╭─ THE DATA
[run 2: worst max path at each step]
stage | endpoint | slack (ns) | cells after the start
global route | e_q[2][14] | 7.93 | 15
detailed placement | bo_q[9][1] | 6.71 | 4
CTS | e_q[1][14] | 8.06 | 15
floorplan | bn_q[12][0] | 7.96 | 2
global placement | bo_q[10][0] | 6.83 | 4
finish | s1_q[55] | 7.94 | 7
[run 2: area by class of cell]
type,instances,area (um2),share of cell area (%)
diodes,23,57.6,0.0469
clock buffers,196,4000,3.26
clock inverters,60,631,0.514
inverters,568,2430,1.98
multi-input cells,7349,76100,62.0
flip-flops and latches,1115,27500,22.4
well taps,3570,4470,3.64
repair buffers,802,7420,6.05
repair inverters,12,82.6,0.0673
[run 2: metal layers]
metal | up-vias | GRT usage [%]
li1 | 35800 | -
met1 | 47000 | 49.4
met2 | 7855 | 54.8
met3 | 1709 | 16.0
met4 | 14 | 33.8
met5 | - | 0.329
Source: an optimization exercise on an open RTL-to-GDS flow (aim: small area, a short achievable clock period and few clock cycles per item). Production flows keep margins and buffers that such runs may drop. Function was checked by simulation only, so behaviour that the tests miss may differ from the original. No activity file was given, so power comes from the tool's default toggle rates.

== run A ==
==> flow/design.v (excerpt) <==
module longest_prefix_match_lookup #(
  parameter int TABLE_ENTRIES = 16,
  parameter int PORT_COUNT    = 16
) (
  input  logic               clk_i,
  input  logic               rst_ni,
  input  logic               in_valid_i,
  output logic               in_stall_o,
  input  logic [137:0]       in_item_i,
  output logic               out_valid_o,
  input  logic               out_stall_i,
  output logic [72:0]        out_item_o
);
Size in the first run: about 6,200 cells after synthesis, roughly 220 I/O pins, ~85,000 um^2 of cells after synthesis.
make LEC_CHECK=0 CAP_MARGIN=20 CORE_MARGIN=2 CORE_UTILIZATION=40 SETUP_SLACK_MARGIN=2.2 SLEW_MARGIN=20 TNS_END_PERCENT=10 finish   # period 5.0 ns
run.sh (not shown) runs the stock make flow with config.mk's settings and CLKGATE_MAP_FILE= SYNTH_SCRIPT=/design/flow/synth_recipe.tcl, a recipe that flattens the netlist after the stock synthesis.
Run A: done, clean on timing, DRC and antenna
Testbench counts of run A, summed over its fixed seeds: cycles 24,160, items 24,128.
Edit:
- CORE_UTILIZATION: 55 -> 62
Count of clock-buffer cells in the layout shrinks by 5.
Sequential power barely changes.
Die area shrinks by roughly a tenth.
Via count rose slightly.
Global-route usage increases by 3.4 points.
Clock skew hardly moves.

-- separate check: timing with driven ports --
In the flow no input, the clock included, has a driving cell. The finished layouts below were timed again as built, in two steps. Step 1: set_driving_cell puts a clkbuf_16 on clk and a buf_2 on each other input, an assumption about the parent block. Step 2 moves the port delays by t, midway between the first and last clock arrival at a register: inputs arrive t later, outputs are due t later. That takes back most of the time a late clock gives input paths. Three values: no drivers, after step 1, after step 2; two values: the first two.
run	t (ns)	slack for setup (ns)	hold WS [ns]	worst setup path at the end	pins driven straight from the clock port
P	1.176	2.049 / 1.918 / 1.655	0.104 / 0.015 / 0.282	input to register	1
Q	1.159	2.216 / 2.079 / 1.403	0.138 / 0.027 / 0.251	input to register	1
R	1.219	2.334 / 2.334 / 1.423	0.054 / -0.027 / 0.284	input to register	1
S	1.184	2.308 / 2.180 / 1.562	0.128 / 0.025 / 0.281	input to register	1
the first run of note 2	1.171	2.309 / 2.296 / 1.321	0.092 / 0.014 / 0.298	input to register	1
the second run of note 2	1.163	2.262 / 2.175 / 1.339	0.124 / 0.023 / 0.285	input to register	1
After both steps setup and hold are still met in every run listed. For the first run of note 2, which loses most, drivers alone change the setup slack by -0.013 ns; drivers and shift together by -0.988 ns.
╰─
WHAT IS BEING ASKED: Lines holding the string "inverters" must be copied out of the entries above.

RESULT:
clock inverters,60,631,0.514
inverters,568,2430,1.98
repair inverters,12,82.6,0.0673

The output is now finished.